Otros “argumentan” que si el toreo desapareciera, desaparecería el toro de lidia como especie. Esta excusa suele ir acompañada de una reflexión que pretende ser compasiva, de alguna macabra manera: ¿no es preferible para tan magnífico animal ser criado y consentido en el campo para morir dignamente en franca lid —o, en caso de salir triunfante, vivir con honores hasta que sobrevenga la vejez y la muerte— en vez de ser convertido en hamburguesa?
Si el toro de lidia desapareciera (lo cual no es una consecuencia necesaria de la desaparición de la tauromaquia, pero supongamos que lo fuera), desaparecería una especie creada por el ser humano con el único fin de ser torturada lentamente, al son de una fiesta, hasta morir; el dolor que los humanos causamos en el mundo disminuiría drásticamente. Lo otro es un falso dilema: en un mundo ético, ningún ser capaz de preferir tendría por qué decidir entre ser torturado hasta morir en una fiesta o ser torturado hasta convertirse en hamburguesa; preferiría un mundo que no planteara ninguna de esas alternativas como únicas opciones de vida.
Un tercer argumento se refiere a la tauromaquia como tradición o herencia cultural. Hay quienes dicen que, por eso, no se puede permitir que el toreo desaparezca, y hay quienes dicen que, por eso, solo se puede esperar que el toreo desaparezca; en ambos casos, el hecho de que el toreo sea un fenómeno cultural implicaría que no se puede prohibir (a lo sumo desincentivarlo o demeritarlo para acelerar su desaparición natural).
Pero, ¿quién dijo que las tradiciones culturales son sagradas e incontrovertibles?

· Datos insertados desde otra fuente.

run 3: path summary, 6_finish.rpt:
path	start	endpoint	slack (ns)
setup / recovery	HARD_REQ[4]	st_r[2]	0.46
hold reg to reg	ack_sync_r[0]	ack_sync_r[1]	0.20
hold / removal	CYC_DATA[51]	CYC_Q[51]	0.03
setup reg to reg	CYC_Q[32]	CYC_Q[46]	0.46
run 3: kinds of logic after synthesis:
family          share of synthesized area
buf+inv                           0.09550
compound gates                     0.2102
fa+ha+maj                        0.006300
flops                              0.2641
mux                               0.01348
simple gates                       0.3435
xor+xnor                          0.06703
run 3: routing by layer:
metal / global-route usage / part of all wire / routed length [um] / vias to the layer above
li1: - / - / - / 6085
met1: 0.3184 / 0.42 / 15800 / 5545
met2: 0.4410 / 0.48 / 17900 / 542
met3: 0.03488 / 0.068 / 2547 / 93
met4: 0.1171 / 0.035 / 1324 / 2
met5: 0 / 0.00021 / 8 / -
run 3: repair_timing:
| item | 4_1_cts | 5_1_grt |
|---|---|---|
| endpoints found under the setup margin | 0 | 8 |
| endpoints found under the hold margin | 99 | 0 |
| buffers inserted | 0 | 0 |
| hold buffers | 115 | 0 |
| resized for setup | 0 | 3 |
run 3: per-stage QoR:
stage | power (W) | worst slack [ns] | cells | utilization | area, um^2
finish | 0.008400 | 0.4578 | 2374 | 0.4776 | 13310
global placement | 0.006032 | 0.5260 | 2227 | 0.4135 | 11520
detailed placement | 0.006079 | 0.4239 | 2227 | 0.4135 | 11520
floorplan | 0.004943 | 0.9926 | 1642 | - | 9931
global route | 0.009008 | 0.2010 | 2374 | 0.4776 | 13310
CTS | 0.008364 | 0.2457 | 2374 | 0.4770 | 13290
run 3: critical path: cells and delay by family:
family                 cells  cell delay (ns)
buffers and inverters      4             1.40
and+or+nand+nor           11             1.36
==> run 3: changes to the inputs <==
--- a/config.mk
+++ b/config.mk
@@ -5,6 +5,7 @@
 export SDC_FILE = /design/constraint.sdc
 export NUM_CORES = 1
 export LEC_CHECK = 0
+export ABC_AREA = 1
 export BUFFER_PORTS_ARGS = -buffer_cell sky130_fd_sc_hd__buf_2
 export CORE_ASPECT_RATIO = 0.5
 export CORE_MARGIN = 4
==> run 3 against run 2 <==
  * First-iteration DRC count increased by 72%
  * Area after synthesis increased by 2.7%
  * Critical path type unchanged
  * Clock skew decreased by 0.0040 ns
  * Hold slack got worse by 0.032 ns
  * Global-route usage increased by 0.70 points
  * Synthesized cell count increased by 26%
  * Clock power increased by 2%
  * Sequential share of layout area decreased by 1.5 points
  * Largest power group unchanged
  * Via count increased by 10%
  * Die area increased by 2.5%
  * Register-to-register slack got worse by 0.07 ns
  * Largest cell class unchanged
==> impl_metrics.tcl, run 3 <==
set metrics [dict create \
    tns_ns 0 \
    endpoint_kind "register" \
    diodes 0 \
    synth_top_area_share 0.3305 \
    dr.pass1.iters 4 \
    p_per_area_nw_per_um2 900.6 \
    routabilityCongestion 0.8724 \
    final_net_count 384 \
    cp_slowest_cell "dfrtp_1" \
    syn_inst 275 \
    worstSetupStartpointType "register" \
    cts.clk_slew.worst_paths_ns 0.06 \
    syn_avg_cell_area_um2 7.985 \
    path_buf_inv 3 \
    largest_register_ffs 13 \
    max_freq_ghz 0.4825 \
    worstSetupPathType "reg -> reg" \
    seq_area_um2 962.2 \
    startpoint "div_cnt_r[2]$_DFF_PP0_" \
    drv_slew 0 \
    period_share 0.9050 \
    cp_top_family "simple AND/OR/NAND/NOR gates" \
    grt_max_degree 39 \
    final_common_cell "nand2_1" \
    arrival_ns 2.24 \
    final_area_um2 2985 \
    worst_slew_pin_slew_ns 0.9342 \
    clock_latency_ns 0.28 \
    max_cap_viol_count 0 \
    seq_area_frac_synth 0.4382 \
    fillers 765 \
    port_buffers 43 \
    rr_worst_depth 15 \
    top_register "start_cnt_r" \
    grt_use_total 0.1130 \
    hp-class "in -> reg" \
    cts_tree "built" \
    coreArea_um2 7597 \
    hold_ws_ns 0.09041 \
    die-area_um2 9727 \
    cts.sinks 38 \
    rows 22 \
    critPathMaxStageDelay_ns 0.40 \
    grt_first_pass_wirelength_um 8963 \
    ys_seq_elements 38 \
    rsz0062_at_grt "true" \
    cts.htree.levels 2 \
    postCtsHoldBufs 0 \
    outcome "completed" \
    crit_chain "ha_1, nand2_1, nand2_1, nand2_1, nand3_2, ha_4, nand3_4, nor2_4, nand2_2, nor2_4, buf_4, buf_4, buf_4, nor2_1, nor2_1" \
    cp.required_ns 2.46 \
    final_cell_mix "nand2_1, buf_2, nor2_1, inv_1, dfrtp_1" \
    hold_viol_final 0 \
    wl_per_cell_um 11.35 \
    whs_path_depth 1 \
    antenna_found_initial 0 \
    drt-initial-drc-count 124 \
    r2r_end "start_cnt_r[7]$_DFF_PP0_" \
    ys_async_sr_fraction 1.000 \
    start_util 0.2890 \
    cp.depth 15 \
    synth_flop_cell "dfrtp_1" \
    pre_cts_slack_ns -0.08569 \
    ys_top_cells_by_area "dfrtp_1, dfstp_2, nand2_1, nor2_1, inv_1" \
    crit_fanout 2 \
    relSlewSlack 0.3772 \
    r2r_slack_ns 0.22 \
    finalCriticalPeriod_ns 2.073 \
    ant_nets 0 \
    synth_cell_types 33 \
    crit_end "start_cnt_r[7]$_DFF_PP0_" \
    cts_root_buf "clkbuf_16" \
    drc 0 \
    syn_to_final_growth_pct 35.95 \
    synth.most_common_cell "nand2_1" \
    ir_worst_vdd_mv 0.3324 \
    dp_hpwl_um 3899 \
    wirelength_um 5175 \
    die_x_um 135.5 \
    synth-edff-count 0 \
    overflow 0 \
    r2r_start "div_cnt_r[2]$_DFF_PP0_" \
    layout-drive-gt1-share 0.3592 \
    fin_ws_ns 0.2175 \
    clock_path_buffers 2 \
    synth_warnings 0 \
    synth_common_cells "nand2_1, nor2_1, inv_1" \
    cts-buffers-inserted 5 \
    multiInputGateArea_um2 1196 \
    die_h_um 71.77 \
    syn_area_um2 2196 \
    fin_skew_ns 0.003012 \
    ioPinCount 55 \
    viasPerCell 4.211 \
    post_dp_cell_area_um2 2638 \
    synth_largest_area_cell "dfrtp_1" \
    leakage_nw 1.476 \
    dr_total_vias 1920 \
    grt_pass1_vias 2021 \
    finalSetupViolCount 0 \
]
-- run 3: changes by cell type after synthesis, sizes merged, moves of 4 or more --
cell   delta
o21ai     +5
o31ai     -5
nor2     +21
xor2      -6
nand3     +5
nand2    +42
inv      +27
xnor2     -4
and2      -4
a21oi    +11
**src/core/fbsd_defs.svh**
```systemverilog
// constants for the fieldbus slave parameter/diagnostic block
// assumes inclusion by bare name from core/
`ifndef FBSD_DEFS_SVH
`define FBSD_DEFS_SVH
`define FBSD_PRM_STD_LEN 7
`define FBSD_PRM_IGNORED 3
`define FBSD_PRM_MAX_LEN 244
`define FBSD_UP_FMT_IDX 2
`define FBSD_UP_CYC_HI_IDX 3
`define FBSD_UP_CYC_LO_IDX 4
`define FBSD_UP_COUNT 8
`define FBSD_FMT_STANDARD 4'h0
`define FBSD_FMT_MIRROR 4'h1
`define FBSD_FMT_BCAST 4'h2
`define FBSD_FMT_SPECIAL 4'h3
`define FBSD_FMT_SPEC_BCAST 4'h4
`define FBSD_FMT_RESET 4'h0
`define FBSD_CYC_MIN 16'h000a
`define FBSD_CYC_MAX 16'hea60
`define FBSD_CYC_RESET 16'h0014
`define FBSD_CFG_B0 8'hc1
`define FBSD_CFG_B1 8'h15
`define FBSD_CFG_B2 8'h15
`define FBSD_CFG_B3 8'h00
`define FBSD_CFG_LEN 4
`define FBSD_IO_BYTES 22
`define FBSD_PZD_WORDS 7
`define FBSD_PKW_WORDS 4
`define FBSD_DIAG_STD_LEN 6
`define FBSD_DIAG_LEN 9
`define FBSD_DIAG_HDR 8'h03
`define FBSD_MS_NS 1000000
`define FBSD_CLK_NS 50
`define FBSD_TICKS_PER_MS (`FBSD_MS_NS / `FBSD_CLK_NS)
`define FBSD_APB_CMD 12'h000
`define FBSD_APB_STAT 12'h004
`define FBSD_APB_FMT 12'h008
`define FBSD_APB_CYC 12'h00c
`define FBSD_APB_FAULT 12'h010
`endif

```
**src/core/fbsd_pkg.sv**
```systemverilog
// types for the fieldbus slave parameter/diagnostic block
// assumes fbsd_defs.svh gives the numbers
package fbsd_pkg;
  typedef enum logic [2:0] {
    FBSD_REQ_NONE,
    FBSD_REQ_PRM,
    FBSD_REQ_CFG,
    FBSD_REQ_DATA,
    FBSD_REQ_DIAG
  } fbsd_req_type;
  typedef enum logic [1:0] {
    FBSD_ANS_ACK,
    FBSD_ANS_NAK,
    FBSD_ANS_DATA_LO,
    FBSD_ANS_DATA_HI
  } fbsd_ans_type;
endpackage

```
**src/core/fbsd_link_if.sv**
```systemverilog
// byte-serial link between fieldbus master and slave front end
// assumes one clock shared by both ends
`timescale 1ns/1ps
interface fbsd_link_if;
  logic req_start;
  fbsd_pkg::fbsd_req_type req_kind;
  logic req_valid;
  logic req_last;
  logic [7:0] req_byte;
  logic ans_start;
  fbsd_pkg::fbsd_ans_type ans_kind;
  logic ans_valid;
  logic ans_last;
  logic [7:0] ans_byte;
  modport master (
    output req_start, req_kind, req_valid, req_last, req_byte,
    input ans_start, ans_kind, ans_valid, ans_last, ans_byte
  );
  modport slave (
    input req_start, req_kind, req_valid, req_last, req_byte,
    output ans_start, ans_kind, ans_valid, ans_last, ans_byte
  );
endinterface

```
**src/core/fbsd_slave.sv**
```systemverilog
// slave end: parameter decode, configuration check, data and diagnostics
// assumes the master sends one request at a time and waits for the answer
`timescale 1ns/1ps
`include "fbsd_defs.svh"
module fbsd_slave #(
  parameter int IO_BYTES = `FBSD_IO_BYTES,
  parameter int TICKS_PER_MS = `FBSD_TICKS_PER_MS
) (
  input wire logic clock,
  input wire logic arst_n,
  fbsd_link_if.slave link,
  input wire logic [10:0] bus_fault_evt,
  input wire logic [8*IO_BYTES-1:0] inputs_img,
  output logic [8*IO_BYTES-1:0] outputs_img_ff,
  output logic outputs_upd_ff,
  output logic [3:0] frame_format_ff,
  output logic [15:0] poll_interval_ff,
  output logic poll_query_ff,
  output logic prm_ok_ff,
  output logic cfg_ok_ff
);
  // ==========================================================
  // request capture
  logic [7:0] idx_ff;
  fbsd_pkg::fbsd_req_type kind_ff;
  logic [7:0] fmt_byte_ff;
  logic [7:0] cyc_hi_ff;
  logic [7:0] cyc_lo_ff;
  logic cfg_bad_ff;
  logic [8*IO_BYTES-1:0] out_sh_ff;
  logic end_evt;
  logic [7:0] pos;
  logic [7:0] up_pos;
  assign end_evt = link.req_valid && link.req_last;
  assign pos = link.req_start ? 8'h00 : idx_ff;
  assign up_pos = pos - 8'(`FBSD_PRM_STD_LEN + `FBSD_PRM_IGNORED);

  always_ff @(posedge clock or negedge arst_n) begin
    if (!arst_n) begin
      idx_ff <= 8'h00;
      kind_ff <= fbsd_pkg::FBSD_REQ_NONE;
    end else if (link.req_start) begin
      idx_ff <= link.req_valid ? 8'h01 : 8'h00;
      kind_ff <= link.req_kind;
    end else if (link.req_valid && idx_ff != 8'hff) begin
      idx_ff <= idx_ff + 8'h01;
    end
  end

  fbsd_pkg::fbsd_req_type cur_kind;
  assign cur_kind = link.req_start ? link.req_kind : kind_ff;

  always_ff @(posedge clock or negedge arst_n) begin
    if (!arst_n) begin
      fmt_byte_ff <= 8'h00;
      cyc_hi_ff <= 8'h00;
      cyc_lo_ff <= 8'h00;
    end else if (link.req_valid && cur_kind == fbsd_pkg::FBSD_REQ_PRM) begin
      if (pos >= 8'(`FBSD_PRM_STD_LEN + `FBSD_PRM_IGNORED)) begin
        if (up_pos == 8'(`FBSD_UP_FMT_IDX)) fmt_byte_ff <= link.req_byte;
        if (up_pos == 8'(`FBSD_UP_CYC_HI_IDX)) cyc_hi_ff <= link.req_byte;
        if (up_pos == 8'(`FBSD_UP_CYC_LO_IDX)) cyc_lo_ff <= link.req_byte;
      end
    end
  end

  // configuration identifier check, one slot, standard module only
  logic [7:0] cfg_exp;
  always_comb begin
    case (pos)
      8'h00: cfg_exp = `FBSD_CFG_B0;
      8'h01: cfg_exp = `FBSD_CFG_B1;
      8'h02: cfg_exp = `FBSD_CFG_B2;
      8'h03: cfg_exp = `FBSD_CFG_B3;
      default: cfg_exp = 8'h00;
    endcase
  end

  always_ff @(posedge clock or negedge arst_n) begin
    if (!arst_n) begin
      cfg_bad_ff <= 1'b0;
    end else if (link.req_valid && cur_kind == fbsd_pkg::FBSD_REQ_CFG) begin
      cfg_bad_ff <= (link.req_start ? 1'b0 : cfg_bad_ff)
        || pos >= 8'(`FBSD_CFG_LEN) || link.req_byte != cfg_exp;
    end
  end

  always_ff @(posedge clock or negedge arst_n) begin
    if (!arst_n) begin
      out_sh_ff <= '0;
    end else if (link.req_valid && cur_kind == fbsd_pkg::FBSD_REQ_DATA) begin
      out_sh_ff <= {link.req_byte, out_sh_ff[8*IO_BYTES-1:8]};
    end
  end

  // ==========================================================
  // settings commit and state
  logic [15:0] new_cyc;
  logic [3:0] new_fmt;
  logic prm_good;
  logic prm_len_ok;
  logic cfg_len_ok;
  logic data_len_ok;
  assign new_cyc = {cyc_hi_ff, cyc_lo_ff};
  assign new_fmt = fmt_byte_ff[3:0];
  assign prm_len_ok = pos >= 8'(`FBSD_PRM_STD_LEN - 1) && pos <= 8'(`FBSD_PRM_MAX_LEN - 1);
  assign cfg_len_ok = pos == 8'(`FBSD_CFG_LEN - 1);
  assign data_len_ok = pos == 8'(IO_BYTES - 1);
  // a short frame without user bytes keeps the previous settings
  assign prm_good = new_cyc >= `FBSD_CYC_MIN && new_cyc <= `FBSD_CYC_MAX
    && new_fmt <= `FBSD_FMT_SPEC_BCAST && fmt_byte_ff[7:4] == 4'h0;

  always_ff @(posedge clock or negedge arst_n) begin
    if (!arst_n) begin
      frame_format_ff <= `FBSD_FMT_RESET;
      poll_interval_ff <= `FBSD_CYC_RESET;
      prm_ok_ff <= 1'b0;
      cfg_ok_ff <= 1'b0;
    end else if (end_evt && cur_kind == fbsd_pkg::FBSD_REQ_PRM) begin
      if (prm_len_ok && (prm_good || pos < 8'(`FBSD_PRM_STD_LEN + `FBSD_PRM_IGNORED + 4))) begin
        if (pos >= 8'(`FBSD_PRM_STD_LEN + `FBSD_PRM_IGNORED + 4)) begin
          frame_format_ff <= new_fmt;
          poll_interval_ff <= new_cyc;
        end
        prm_ok_ff <= 1'b1;
        cfg_ok_ff <= 1'b0;
      end
    end else if (end_evt && cur_kind == fbsd_pkg::FBSD_REQ_CFG) begin
      cfg_ok_ff <= prm_ok_ff && cfg_len_ok && !(cfg_bad_ff || link.req_byte != cfg_exp);
    end
  end

  // ==========================================================
  // sticky internal bus faults and diagnostic flag
  logic [10:0] fault_ff;
  logic diag_pend_ff;
  logic diag_done;
  logic [3:0] dg_idx_ff;
  logic ans_busy_ff;
  logic ans_diag_ff;
  assign diag_done = ans_busy_ff && ans_diag_ff && dg_idx_ff == 4'(`FBSD_DIAG_LEN - 1);

  always_ff @(posedge clock or negedge arst_n) begin
    if (!arst_n) begin
      fault_ff <= 11'h000;
    end else begin
      fault_ff <= (diag_done ? fault_ff & ~snap_ff : fault_ff) | bus_fault_evt;
    end
  end

  always_ff @(posedge clock or negedge arst_n) begin
    if (!arst_n) begin
      diag_pend_ff <= 1'b0;
    end else begin
      diag_pend_ff <= (diag_pend_ff && !(diag_done && (fault_ff & ~snap_ff) == 11'h000))
        || (|bus_fault_evt);
    end
  end

  // ==========================================================
  // answer sender
  fbsd_pkg::fbsd_ans_type ans_kind_ff;
  logic [8*IO_BYTES-1:0] in_sh_ff;
  logic [7:0] ans_cnt_ff;
  logic [10:0] snap_ff;
  logic ans_start_ff;
  logic ans_valid_ff;
  logic ans_last_ff;
  logic [7:0] ans_byte_ff;
  logic [7:0] dg_byte;
  always_comb begin
    case (dg_idx_ff)
      4'h0: dg_byte = {6'h00, fault_ff == 11'h000 ? 1'b0 : 1'b1, 1'b0};
      4'h6: dg_byte = `FBSD_DIAG_HDR;
      4'h7: dg_byte = snap_ff[7:0];
      4'h8: dg_byte = {5'h00, snap_ff[10:8]};
      default: dg_byte = 8'h00;
    endcase
  end

  always_ff @(posedge clock or negedge arst_n) begin
    if (!arst_n) begin
      ans_busy_ff <= 1'b0;
      ans_diag_ff <= 1'b0;
      ans_kind_ff <= fbsd_pkg::FBSD_ANS_ACK;
      ans_cnt_ff <= 8'h00;
      dg_idx_ff <= 4'h0;
      in_sh_ff <= '0;
      snap_ff <= 11'h000;
      ans_start_ff <= 1'b0;
      ans_valid_ff <= 1'b0;
      ans_last_ff <= 1'b0;
      ans_byte_ff <= 8'h00;
      outputs_img_ff <= '0;
      outputs_upd_ff <= 1'b0;
    end else begin
      ans_start_ff <= 1'b0;
      ans_valid_ff <= 1'b0;
      ans_last_ff <= 1'b0;
      outputs_upd_ff <= 1'b0;
      if (end_evt && !ans_busy_ff) begin
        ans_start_ff <= 1'b1;
        if (cur_kind == fbsd_pkg::FBSD_REQ_DIAG) begin
          ans_busy_ff <= 1'b1;
          ans_diag_ff <= 1'b1;
          dg_idx_ff <= 4'h0;
          snap_ff <= fault_ff;
          ans_kind_ff <= fbsd_pkg::FBSD_ANS_ACK;
        end else if (cur_kind == fbsd_pkg::FBSD_REQ_DATA && cfg_ok_ff && data_len_ok) begin
          ans_busy_ff <= 1'b1;
          ans_diag_ff <= 1'b0;
          ans_cnt_ff <= 8'h00;
          in_sh_ff <= inputs_img;
          outputs_img_ff <= {link.req_byte, out_sh_ff[8*IO_BYTES-1:8]};
          outputs_upd_ff <= 1'b1;
          ans_kind_ff <= diag_pend_ff ? fbsd_pkg::FBSD_ANS_DATA_HI
            : fbsd_pkg::FBSD_ANS_DATA_LO;
        end else if (cur_kind == fbsd_pkg::FBSD_REQ_PRM
          || cur_kind == fbsd_pkg::FBSD_REQ_CFG) begin
          ans_kind_ff <= fbsd_pkg::FBSD_ANS_ACK;
        end else begin
          ans_kind_ff <= fbsd_pkg::FBSD_ANS_NAK;
        end
      end else if (ans_busy_ff && ans_diag_ff) begin
        ans_valid_ff <= 1'b1;
        ans_byte_ff <= dg_byte;
        ans_last_ff <= diag_done;
        dg_idx_ff <= dg_idx_ff + 4'h1;
        if (diag_done) ans_busy_ff <= 1'b0;
      end else if (ans_busy_ff) begin
        ans_valid_ff <= 1'b1;
        ans_byte_ff <= in_sh_ff[7:0];
        in_sh_ff <= in_sh_ff >> 8;
        ans_last_ff <= ans_cnt_ff == 8'(IO_BYTES - 1);
        ans_cnt_ff <= ans_cnt_ff + 8'h01;
        if (ans_cnt_ff == 8'(IO_BYTES - 1)) ans_busy_ff <= 1'b0;
      end
    end
  end

  // ==========================================================
  // internal bus query pacing
  logic [14:0] tick_ff;
  logic [15:0] ms_ff;
  always_ff @(posedge clock or negedge arst_n) begin
    if (!arst_n) begin
      tick_ff <= 15'h0000;
      ms_ff <= 16'h0000;
      poll_query_ff <= 1'b0;
    end else begin
      poll_query_ff <= 1'b0;
      if (tick_ff == 15'(TICKS_PER_MS - 1)) begin
        tick_ff <= 15'h0000;
        if (ms_ff + 16'h0001 >= poll_interval_ff) begin
          ms_ff <= 16'h0000;
          poll_query_ff <= 1'b1;
        end else begin
          ms_ff <= ms_ff + 16'h0001;
        end
      end else begin
        tick_ff <= tick_ff + 15'h0001;
      end
    end
  end

  assign link.ans_start = ans_start_ff;
  assign link.ans_kind = ans_kind_ff;
  assign link.ans_valid = ans_valid_ff;
  assign link.ans_last = ans_last_ff;
  assign link.ans_byte = ans_byte_ff;
endmodule // fbsd_slave

```
**src/flat_wrapper.sv**
```systemverilog
// flat-port wrapper written by rule: the top's interface ports become plain ports
module fbsd_slave_flat 
#(
  parameter int IO_BYTES = `FBSD_IO_BYTES,
  parameter int TICKS_PER_MS = `FBSD_TICKS_PER_MS
)
  (clock, arst_n, bus_fault_evt, inputs_img, outputs_img_ff, outputs_upd_ff, frame_format_ff, poll_interval_ff, poll_query_ff, prm_ok_ff, cfg_ok_ff, link_req_start, link_req_kind, link_req_valid, link_req_last, link_req_byte, link_ans_start, link_ans_kind, link_ans_valid, link_ans_last, link_ans_byte);
  fbsd_link_if link_i ();
  input wire logic clock;
  input wire logic arst_n;
  input wire logic [10:0] bus_fault_evt;
  input wire logic [8*IO_BYTES-1:0] inputs_img;
  output logic [8*IO_BYTES-1:0] outputs_img_ff;
  output logic outputs_upd_ff;
  output logic [3:0] frame_format_ff;
  output logic [15:0] poll_interval_ff;
  output logic poll_query_ff;
  output logic prm_ok_ff;
  output logic cfg_ok_ff;
  input wire logic [$bits(link_i.req_start)-1:0] link_req_start;
  input wire logic [$bits(link_i.req_kind)-1:0] link_req_kind;
  input wire logic [$bits(link_i.req_valid)-1:0] link_req_valid;
  input wire logic [$bits(link_i.req_last)-1:0] link_req_last;
  input wire logic [$bits(link_i.req_byte)-1:0] link_req_byte;
  output wire logic [$bits(link_i.ans_start)-1:0] link_ans_start;
  output wire logic [$bits(link_i.ans_kind)-1:0] link_ans_kind;
  output wire logic [$bits(link_i.ans_valid)-1:0] link_ans_valid;
  output wire logic [$bits(link_i.ans_last)-1:0] link_ans_last;
  output wire logic [$bits(link_i.ans_byte)-1:0] link_ans_byte;
  assign link_i.req_start = link_req_start;
  assign link_i.req_kind = link_req_kind;
  assign link_i.req_valid = link_req_valid;
  assign link_i.req_last = link_req_last;
  assign link_i.req_byte = link_req_byte;
  assign link_ans_start = link_i.ans_start;
  assign link_ans_kind = link_i.ans_kind;
  assign link_ans_valid = link_i.ans_valid;
  assign link_ans_last = link_i.ans_last;
  assign link_ans_byte = link_i.ans_byte;
  fbsd_slave #(.IO_BYTES(IO_BYTES), .TICKS_PER_MS(TICKS_PER_MS)) u_core (.clock(clock), .arst_n(arst_n), .link(link_i), .bus_fault_evt(bus_fault_evt), .inputs_img(inputs_img), .outputs_img_ff(outputs_img_ff), .outputs_upd_ff(outputs_upd_ff), .frame_format_ff(frame_format_ff), .poll_interval_ff(poll_interval_ff), .poll_query_ff(poll_query_ff), .prm_ok_ff(prm_ok_ff), .cfg_ok_ff(cfg_ok_ff));
endmodule
```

La preservación de la tauromaquia nos conecta tanto con nuestra herencia e identidad hispanas como podrían conectarnos con ellas la preservación de la esclavitud, el dominio colonial y el exterminio de los indígenas. Ser humanos nos permite tomar decisiones colectivas sobre quiénes queremos ser; ser humanos no nos aprisiona en aspectos de nuestras identidades que fácilmente podríamos superar si quisiéramos.
Por último, hay quienes defienden la tauromaquia “argumentando” que hay activistas antitaurinos que no son vegetarianos. Pero el hecho de que algunas personas sean incoherentes no invalida el argumento moral que defienden, solo implica que son incoherentes; como quienes van a toros y aman a su perro o a su gato.